[Task objective]
The entries should be given again so that each one matches the original exactly.

** Opening Information provided block **

<file path="config.mk">
export PLATFORM = sky130hd
export DESIGN_NAME = sm_fixed_point_encoder
export DESIGN_NICKNAME = d
export VERILOG_FILES = /design/src/rtl/sm_fixed_point_encoder.sv
export SDC_FILE = /design/constraint.sdc
export NUM_CORES = 1
export LEC_CHECK = 0
export CAP_MARGIN = 10
export CORE_UTILIZATION = 52
export CTS_BUF_LIST = sky130_fd_sc_hd__clkbuf_16
export DETAILED_ROUTE_END_ITERATION = 8
export GPL_ROUTABILITY_DRIVEN = 0
export PLACE_DENSITY = 0.82
export SKIP_CTS_REPAIR_TIMING = 1
export SLEW_MARGIN = 20
export SYNTH_ARGS = -nofsm -noshare
export SYNTH_HDL_FRONTEND = slang
export SYNTH_SLANG_ARGS = --single-unit
export TNS_END_PERCENT = 5
</file>
<file path="constraint.sdc">
create_clock -name clk -period 2.7 [get_ports clk]
set_input_delay 0.54 -clock clk [delete_from_list [all_inputs] [get_ports clk]]
set_output_delay 0.54 -clock clk [all_outputs]
set_load 0.03 [all_outputs]
</file>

** Closing Information provided block **

[Solution to this problem]
<file path="config.mk">
export PLATFORM = sky130hd
export DESIGN_NAME = sm_fixed_point_encoder
export DESIGN_NICKNAME = d
export VERILOG_FILES = /design/src/rtl/sm_fixed_point_encoder.sv
export SDC_FILE = /design/constraint.sdc
export NUM_CORES = 1
export LEC_CHECK = 0
export CAP_MARGIN = 10
export CORE_UTILIZATION = 52
export CTS_BUF_LIST = sky130_fd_sc_hd__clkbuf_16
export DETAILED_ROUTE_END_ITERATION = 8
export GPL_ROUTABILITY_DRIVEN = 0
export PLACE_DENSITY = 0.82
export SKIP_CTS_REPAIR_TIMING = 1
export SLEW_MARGIN = 20
export SYNTH_ARGS = -nofsm -noshare
export SYNTH_HDL_FRONTEND = slang
export SYNTH_SLANG_ARGS = --single-unit
export TNS_END_PERCENT = 5
</file>
<file path="constraint.sdc">
create_clock -name clk -period 2.7 [get_ports clk]
set_input_delay 0.54 -clock clk [delete_from_list [all_inputs] [get_ports clk]]
set_output_delay 0.54 -clock clk [all_outputs]
set_load 0.03 [all_outputs]
</file>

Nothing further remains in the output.